When El Al pilots Noam Lowenstein and Asaf Porat made their way into the departure lounge at Toronto’s Pearson International Airport on Thursday, Oct. 27, they probably weren’t expecting their passengers to break out in spontaneous applause.
But that’s what happened as they walked through a gauntlet of travellers holding up their phones to record the flight crew’s arrival at Gate C30 in Terminal 3.
The pilots and flight attendants—and the travellers who were about to board this particular flight to Tel Aviv, knew they were making a bittersweet journey: it was to be the last trip on a route which El Al has been servicing since 1986. (When the airline first came to Canada in 1971, flights were based in Montreal.)
“We tried to approach the management and ask them to reconsider, but we are not the ones who make the decisions,” said Capt. Lowenstein, who has flown in and out of Toronto for more than a half-dozen years.
He revealed that he purposely signed up for this shift so he could pilot the final trip of LY030 out of YYZ. Lowenstein had even prepared some farewell remarks to deliver from the cockpit.
His co-pilot, Asaf Porat, hasn’t flown the route as often, but agreed it was going to be an emotional trip. Then the pair headed for the ramp and onto the Boeing Dreamliner 787 (named “Hod HaSharon”) to prepare for takeoff.
‘Big sadness for all of us’
Israel’s national airline confirmed in June it would be chopping direct service to Toronto, Warsaw and Brussels at the end of October. But the company never fully explained why.
In the weeks leading up to the schedule change, its Toronto staff and Israeli consulate tourism promoters unsuccessfully tried to get El Al to reverse its decision.
After the final flight, El Al’s 20 Canadian office staff, gate agents, and security personnel lost their jobs—although one sales agent may remain employed, said Dinah Reich-Kutner, El Al’s long-time Canadian general manager.
“It is a big sadness for all of us,” she told The CJN, ahead of the last flight, adding that it was “still taking a while for this to sink in.”
While the team didn’t hold a special send off at Pearson, agents handed out El Al souvenirs—like blue water bottles and passport holders—to some of the passengers checking in for the final flight.
Moran Akari of Petach Tikvah, and her parents, of Yokneam, were returning to Israel after visiting her sister in Canada. The Israeli family spends a month together here every year, during the Jewish high holidays.
They heard rumours the decision to shut down the route to Canada had to do with low earnings on carrying cargo, and not because of a lack of paying passengers.
“Every time I fly here, the airplane is packed, like a full flight, so I don’t really know what the reason is,” Akari said.
While the family is resigned to having to change their airline for their next trip, they are worried about Air Canada having a monopoly, and whether that will lead to higher ticket prices.
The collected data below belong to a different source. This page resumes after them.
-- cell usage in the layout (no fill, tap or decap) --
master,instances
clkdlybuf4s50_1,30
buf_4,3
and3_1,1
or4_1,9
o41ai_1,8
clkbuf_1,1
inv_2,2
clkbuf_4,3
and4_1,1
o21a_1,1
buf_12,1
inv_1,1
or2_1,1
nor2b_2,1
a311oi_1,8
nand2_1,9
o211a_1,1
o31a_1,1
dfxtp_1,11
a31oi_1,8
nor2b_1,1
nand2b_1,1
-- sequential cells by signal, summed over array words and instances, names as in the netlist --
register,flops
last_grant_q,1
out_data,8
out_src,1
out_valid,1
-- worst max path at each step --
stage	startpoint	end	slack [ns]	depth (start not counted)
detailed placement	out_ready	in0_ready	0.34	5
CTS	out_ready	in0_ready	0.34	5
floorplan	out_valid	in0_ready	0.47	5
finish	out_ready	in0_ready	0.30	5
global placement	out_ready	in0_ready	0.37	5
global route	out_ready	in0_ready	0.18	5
**config.mk**
```make
export PLATFORM = sky130hd
export DESIGN_NAME = ctrl_seq_unit_flat
export DESIGN_NICKNAME = d
export VERILOG_FILES = /design/src/rtl/ctrl_seq_unit_if.sv /design/src/rtl/ctrl_seq_unit.sv /design/src/flat_wrapper.sv
export SDC_FILE = /design/constraint.sdc
export NUM_CORES = 1
export LEC_CHECK = 0
export CAP_MARGIN = 10
export CORE_MARGIN = 1
export CORE_UTILIZATION = 40
export DETAILED_ROUTE_END_ITERATION = 16
export PLACE_DENSITY = 0.67
export RECOVER_POWER = 50
export SYNTH_ARGS = -nofsm -noshare
export SYNTH_HDL_FRONTEND = slang
export SYNTH_SLANG_ARGS = --single-unit
```
**constraint.sdc**
```tcl
create_clock -name clk -period 1.9 [get_ports clk]
set_input_delay 0.19 -clock clk [delete_from_list [all_inputs] [get_ports clk]]
set_output_delay 0.19 -clock clk [all_outputs]
set_load 0.1 [all_outputs]
```
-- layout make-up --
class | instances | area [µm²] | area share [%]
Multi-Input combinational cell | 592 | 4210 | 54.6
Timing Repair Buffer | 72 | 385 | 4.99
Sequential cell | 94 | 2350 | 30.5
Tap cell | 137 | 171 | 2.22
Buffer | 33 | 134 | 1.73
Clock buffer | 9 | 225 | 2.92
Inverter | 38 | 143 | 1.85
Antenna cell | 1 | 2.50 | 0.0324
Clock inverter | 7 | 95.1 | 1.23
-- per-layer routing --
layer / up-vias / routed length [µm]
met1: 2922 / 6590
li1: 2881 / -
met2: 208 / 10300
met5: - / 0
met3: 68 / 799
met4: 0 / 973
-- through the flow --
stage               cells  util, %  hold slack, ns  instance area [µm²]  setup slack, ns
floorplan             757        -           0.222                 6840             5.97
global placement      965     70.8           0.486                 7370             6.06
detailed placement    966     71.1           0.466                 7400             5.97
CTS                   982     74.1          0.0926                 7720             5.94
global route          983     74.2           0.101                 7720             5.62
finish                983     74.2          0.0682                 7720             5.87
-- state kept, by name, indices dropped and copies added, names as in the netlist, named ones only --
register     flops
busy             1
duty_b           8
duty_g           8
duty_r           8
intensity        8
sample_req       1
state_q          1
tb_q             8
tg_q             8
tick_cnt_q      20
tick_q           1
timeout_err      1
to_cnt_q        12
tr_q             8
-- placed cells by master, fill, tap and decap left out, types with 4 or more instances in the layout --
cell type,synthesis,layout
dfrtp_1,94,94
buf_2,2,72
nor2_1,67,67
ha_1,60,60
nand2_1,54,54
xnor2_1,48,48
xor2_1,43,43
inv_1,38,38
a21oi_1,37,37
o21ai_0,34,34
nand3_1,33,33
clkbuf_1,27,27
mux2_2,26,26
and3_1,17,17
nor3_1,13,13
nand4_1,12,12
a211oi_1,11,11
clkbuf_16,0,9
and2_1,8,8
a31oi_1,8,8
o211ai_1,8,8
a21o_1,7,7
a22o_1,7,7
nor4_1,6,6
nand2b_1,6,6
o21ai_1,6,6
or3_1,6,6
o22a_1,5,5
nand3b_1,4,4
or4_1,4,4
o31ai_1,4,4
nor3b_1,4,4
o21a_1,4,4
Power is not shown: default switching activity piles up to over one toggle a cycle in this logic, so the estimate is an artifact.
$ cat src/rtl/md_pkg.sv
// Shared alu_op codes, FSM state type and result constants for the RV32M
// multiply/divide unit.
package md_pkg;

  localparam logic [4:0] MD_MUL    = 5'd10;
  localparam logic [4:0] MD_MULH   = 5'd11;
  localparam logic [4:0] MD_MULHU  = 5'd12;
  localparam logic [4:0] MD_MULHSU = 5'd13;
  localparam logic [4:0] MD_DIVU   = 5'd14;
  localparam logic [4:0] MD_REMU   = 5'd15;
  localparam logic [4:0] MD_DIV    = 5'd16;
  localparam logic [4:0] MD_REM    = 5'd17;

  localparam logic [31:0] DIV_BY_ZERO_Q = 32'hFFFF_FFFF;
  localparam logic [31:0] INT_MIN       = 32'h8000_0000;

  typedef enum logic [1:0] {IDLE, MUL, DIV, FIN} md_state_e;

  function automatic logic is_md_op(input logic [4:0] op);
    return (op >= MD_MUL) && (op <= MD_REM);
  endfunction

  function automatic logic is_div_op(input logic [4:0] op);
    return (op >= MD_DIVU) && (op <= MD_REM);
  endfunction

endpackage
Handing the market to Air Canada
Israel tourism officials in Canada had said there was good demand for the Tel Aviv-Toronto route before the pandemic hit, with 100,000 passengers flying to Israel from Toronto in 2019. These numbers included large tour groups from both the Jewish market, and from Christian pilgrim communities.
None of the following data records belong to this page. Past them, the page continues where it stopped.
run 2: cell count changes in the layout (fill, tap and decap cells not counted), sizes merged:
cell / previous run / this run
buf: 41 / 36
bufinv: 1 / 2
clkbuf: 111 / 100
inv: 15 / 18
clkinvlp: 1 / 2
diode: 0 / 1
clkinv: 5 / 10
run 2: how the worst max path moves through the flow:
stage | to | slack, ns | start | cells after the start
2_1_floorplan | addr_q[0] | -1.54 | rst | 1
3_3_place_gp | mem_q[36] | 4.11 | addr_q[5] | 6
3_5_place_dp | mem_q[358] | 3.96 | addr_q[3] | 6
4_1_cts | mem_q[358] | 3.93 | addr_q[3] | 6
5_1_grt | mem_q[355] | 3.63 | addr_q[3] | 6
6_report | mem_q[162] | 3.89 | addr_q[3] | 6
“We had a lot of groups that we had to hand over to the competition,” El Al’s manager Reich-Kutner said, referring to Air Canada now being the only airline to offer direct service to Israel.
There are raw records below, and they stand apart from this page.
==> src/rtl/qpsk_demod_ber.sv <==
// qpsk_demod_ber: hard-decision QPSK slicer with per-frame BER accounting.
//
// Noisy signed I/Q samples are sliced on their sign bits into a 2-bit decision {I,Q}.
// Each decision is compared against transmitted reference bits held in a small FIFO.
// Symbol, bit-error and (optionally) erasure counts are accumulated over one frame.
//
// Ports:
//   clk, reset        clock; synchronous active-low reset
//   start             one-cycle pulse that (re)starts a frame from any state
//   ref_valid/bits    reference bit push {I,Q}
//   rx_valid/real/imag  channel sample, signed BI-bit I and Q
//   rx_bits(_valid)   sliced decision and its one-cycle valid pulse
//   rx_erase          decision was an erasure (0 unless ERASURE_EN)
//   sym/err/erase_count  saturating frame counters
//   busy, done        state is RUN / frame complete
//   ovf, unf          sticky FIFO overflow / underflow flags
//
// Build option: define ERASURE_EN to enable erasure detection (|sample| < ERASE_THR).
module qpsk_demod_ber #(
  parameter int unsigned BI         = 7,
  parameter int unsigned FIFO_DEPTH = 16,
  parameter int unsigned FRAME_SYMS = 320000,
  parameter int unsigned CNT_W      = 20,
  parameter int unsigned ERASE_THR  = 4
) (
  input  logic                 clk,
  input  logic                 reset,
  input  logic                 start,
  input  logic                 ref_valid,
  input  logic [1:0]           ref_bits,
  input  logic                 rx_valid,
  input  logic signed [BI-1:0] rx_real,
  input  logic signed [BI-1:0] rx_imag,
  output logic [1:0]           rx_bits,
  output logic                 rx_bits_valid,
  output logic                 rx_erase,
  output logic [CNT_W-1:0]     sym_count,
  output logic [CNT_W-1:0]     err_count,
  output logic [CNT_W-1:0]     erase_count,
  output logic                 busy,
  output logic                 done,
  output logic                 ovf,
  output logic                 unf
);

  localparam int unsigned PW = (FIFO_DEPTH > 1) ? $clog2(FIFO_DEPTH) : 1;
  localparam logic [PW:0] DepthC = (PW+1)'(FIFO_DEPTH);
  localparam logic [CNT_W-1:0] FrameC = CNT_W'(FRAME_SYMS);

  typedef enum logic [1:0] {StIdle, StRun, StDone} state_e;

  state_e state_q, state_d;

  logic [1:0]       mem_q [FIFO_DEPTH];
  logic [PW-1:0]    wr_ptr_q, wr_ptr_d, rd_ptr_q, rd_ptr_d;
  logic [PW:0]      cnt_q, cnt_d;
  logic             full_q, full_d, empty_q, empty_d;
  logic             ovf_q, ovf_d, unf_q, unf_d;
  logic             push, pop;

  logic             s1_valid_q, s1_valid_d, s1_counted_q, s1_counted_d;
  logic [1:0]       s1_bits_q, s1_bits_d, s1_ref_q, s1_ref_d;

  logic [1:0]       rx_bits_q, rx_bits_d;
  logic             rx_bits_valid_q, rx_bits_valid_d;
  logic [CNT_W-1:0] sym_q, sym_d, err_q, err_d;
  logic [1:0]       diff, n_err;

`ifdef ERASURE_EN
  localparam logic [BI-1:0] ThrC = BI'(ERASE_THR);

  logic             s1_erase_q, s1_erase_d, rx_erase_q, rx_erase_d;
  logic [CNT_W-1:0] erase_q, erase_d;

  // Most-negative code has no positive twin; clamp it to the largest positive magnitude.
  function automatic logic below_thr(logic [BI-1:0] v);
    logic [BI-1:0] mag;
    if (!v[BI-1])                             mag = v;
    else if (v == {1'b1, {(BI-1){1'b0}}})     mag = {1'b0, {(BI-1){1'b1}}};
    else                                      mag = ~v + 1'b1;
    return mag < ThrC;
  endfunction
`else
  logic unused_samples;
  assign unused_samples = ^{rx_real[BI-2:0], rx_imag[BI-2:0]};
`endif

  function automatic logic [CNT_W-1:0] sat_add(logic [CNT_W-1:0] a, logic [1:0] b);
    logic [CNT_W:0] s;
    s = {1'b0, a} + {{(CNT_W-1){1'b0}}, b};
    return s[CNT_W] ? {CNT_W{1'b1}} : s[CNT_W-1:0];
  endfunction

  always_comb begin
    state_d         = state_q;
    wr_ptr_d        = wr_ptr_q;
    rd_ptr_d        = rd_ptr_q;
    cnt_d           = cnt_q;
    full_d          = full_q;
    empty_d         = empty_q;
    ovf_d           = ovf_q;
    unf_d           = unf_q;
    s1_valid_d      = s1_valid_q;
    s1_counted_d    = s1_counted_q;
    s1_bits_d       = s1_bits_q;
    s1_ref_d        = s1_ref_q;
    rx_bits_d       = rx_bits_q;
    rx_bits_valid_d = 1'b0;
    sym_d           = sym_q;
    err_d           = err_q;
    push            = 1'b0;
    pop             = 1'b0;
    diff            = s1_bits_q ^ s1_ref_q;
    n_err           = {1'b0, diff[1]} + {1'b0, diff[0]};
`ifdef ERASURE_EN
    s1_erase_d      = s1_erase_q;
    rx_erase_d      = 1'b0;
    erase_d         = erase_q;
`endif

    if (start) begin
      // Restart from any state: pipeline and FIFO contents are dropped.
      state_d      = StRun;
      wr_ptr_d     = '0;
      rd_ptr_d     = '0;
      cnt_d        = '0;
      full_d       = 1'b0;
      empty_d      = 1'b1;
      ovf_d        = 1'b0;
      unf_d        = 1'b0;
      s1_valid_d   = 1'b0;
      s1_counted_d = 1'b0;
      sym_d        = '0;
      err_d        = '0;
`ifdef ERASURE_EN
      erase_d      = '0;
`endif
    end else if (state_q == StRun) begin
      // Stage 2: publish the decision and update the counters.
      if (s1_valid_q) begin
        rx_bits_valid_d = 1'b1;
        rx_bits_d       = s1_bits_q;
`ifdef ERASURE_EN
        rx_erase_d      = s1_erase_q;
`endif
        if (s1_counted_q) begin
          sym_d = sat_add(sym_q, 2'd1);
`ifdef ERASURE_EN
          if (s1_erase_q) erase_d = sat_add(erase_q, 2'd1);
          else            err_d   = sat_add(err_q, n_err);
`else
          err_d = sat_add(err_q, n_err);
`endif
          if (sym_d == FrameC) state_d = StDone;
        end
      end

      // Stage 1: slice the sample and pop its reference. Pushes never bypass to the pop.
      pop  = rx_valid && !empty_q;
      push = ref_valid && (!full_q || pop);
      if (ref_valid && !push)  ovf_d = 1'b1;
      if (rx_valid && empty_q) unf_d = 1'b1;

      s1_valid_d   = rx_valid;
      s1_counted_d = pop;
      s1_bits_d    = {rx_real[BI-1], rx_imag[BI-1]};
      s1_ref_d     = mem_q[rd_ptr_q];
`ifdef ERASURE_EN
      s1_erase_d   = below_thr(rx_real) || below_thr(rx_imag);
`endif

      if (push) wr_ptr_d = wr_ptr_q + 1'b1;
      if (pop)  rd_ptr_d = rd_ptr_q + 1'b1;
      if (push && !pop)      cnt_d = cnt_q + 1'b1;
      else if (pop && !push) cnt_d = cnt_q - 1'b1;
      full_d  = (cnt_d == DepthC);
      empty_d = (cnt_d == '0);
    end else begin
      s1_valid_d = 1'b0;
    end
  end

  always_ff @(posedge clk) begin
    if (!reset) begin
      state_q         <= StIdle;
      wr_ptr_q        <= '0;
      rd_ptr_q        <= '0;
      cnt_q           <= '0;
      full_q          <= 1'b0;
      empty_q         <= 1'b1;
      ovf_q           <= 1'b0;
      unf_q           <= 1'b0;
      s1_valid_q      <= 1'b0;
      s1_counted_q    <= 1'b0;
      s1_bits_q       <= '0;
      s1_ref_q        <= '0;
      rx_bits_q       <= '0;
      rx_bits_valid_q <= 1'b0;
      sym_q           <= '0;
      err_q           <= '0;
`ifdef ERASURE_EN
      s1_erase_q      <= 1'b0;
      rx_erase_q      <= 1'b0;
      erase_q         <= '0;
`endif
    end else begin
      state_q         <= state_d;
      wr_ptr_q        <= wr_ptr_d;
      rd_ptr_q        <= rd_ptr_d;
      cnt_q           <= cnt_d;
      full_q          <= full_d;
      empty_q         <= empty_d;
      ovf_q           <= ovf_d;
      unf_q           <= unf_d;
      s1_valid_q      <= s1_valid_d;
      s1_counted_q    <= s1_counted_d;
      s1_bits_q       <= s1_bits_d;
      s1_ref_q        <= s1_ref_d;
      rx_bits_q       <= rx_bits_d;
      rx_bits_valid_q <= rx_bits_valid_d;
      sym_q           <= sym_d;
      err_q           <= err_d;
`ifdef ERASURE_EN
      s1_erase_q      <= s1_erase_d;
      rx_erase_q      <= rx_erase_d;
      erase_q         <= erase_d;
`endif
    end
  end

  // Storage needs no reset: the pointers and flags define what is valid.
  always_ff @(posedge clk) begin
    if (reset && push) mem_q[wr_ptr_q] <= ref_bits;
  end

  assign rx_bits       = rx_bits_q;
  assign rx_bits_valid = rx_bits_valid_q;
  assign sym_count     = sym_q;
  assign err_count     = err_q;
  assign busy          = (state_q == StRun);
  assign done          = (state_q == StDone);
  assign ovf           = ovf_q;
  assign unf           = unf_q;
`ifdef ERASURE_EN
  assign rx_erase      = rx_erase_q;
  assign erase_count   = erase_q;
`else
  assign rx_erase      = 1'b0;
  assign erase_count   = '0;
`endif

endmodule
Unlike El Al—which operated a couple of direct flights per week in 2022 once travel resumed after the pandemic—the Canadian flag-carrier now runs daily, non-stop service to Tel Aviv to meet demand.
Coincidentally, on the same day as El Al’s final flight departed from Toronto, Air Canada launched a hiring campaign for flight attendants, particularly for applicants who can speak Hebrew, Greek or Thai.
“It makes no sense,” lamented Giovanna Serrao, who has worked as a check-in agent and gate attendant with El Al in Toronto for 23 years.
“So they handed [business] to Air Canada on a golden platter: ‘Here, make money!’ because that’s what they’re doing now.”
Serrao herself was handing out candies and chocolates—along with hugs—as she bid farewell to some of her regular business class and priority frequent fliers. In her two decades of handling passengers, she has met Maccabi basketball players, Hollywood actors, Israeli singers, and the former Israeli president Shimon Peres.
But the passengers whom she loved best are the late Julia Koschitzky and her family: the Toronto philanthropist and community leader volunteered with many Canadian and Israel-based organizations. (Koschitzky died on March 21, 2022.)
‘It’s a shame’: rabbi’s wife
Being on the final flight from Toronto to Tel Aviv felt like coming full circle for Feige Oppenheimer, the rebbetzin of Toronto’s Yavne Zion Synagogue, commonly known as the “Marlee Shul.” She moved to Canada from Israel with her husband, Rabbi Yehudah Oppenheimer, 21 years ago. She was pregnant on that flight.
This was her first trip back to Israel since then.
But this time, she was accompanying that child, now a married woman, her daughter Elisheva, back to the young woman’s home in Jerusalem—with Oppenheimer’s new granddaughter: two-week-old Leah Rivka Janowksi.
Her son-in-law had already flown back to Israel, a few days earlier.
“They came home to have a baby, and he had to go back to yeshiva, but with her baby being so newborn, she couldn’t get a passport for her in time. So we took the first available flight out, and we grabbed this last opportunity,” Oppenheimer said.
Oppenheimer was fully aware that the timing of her trip would mean she could not take a direct return flight back to Canada when her visit in Israel ends. She is coming home via New York—and feeling bittersweet because she doesn’t like stopovers.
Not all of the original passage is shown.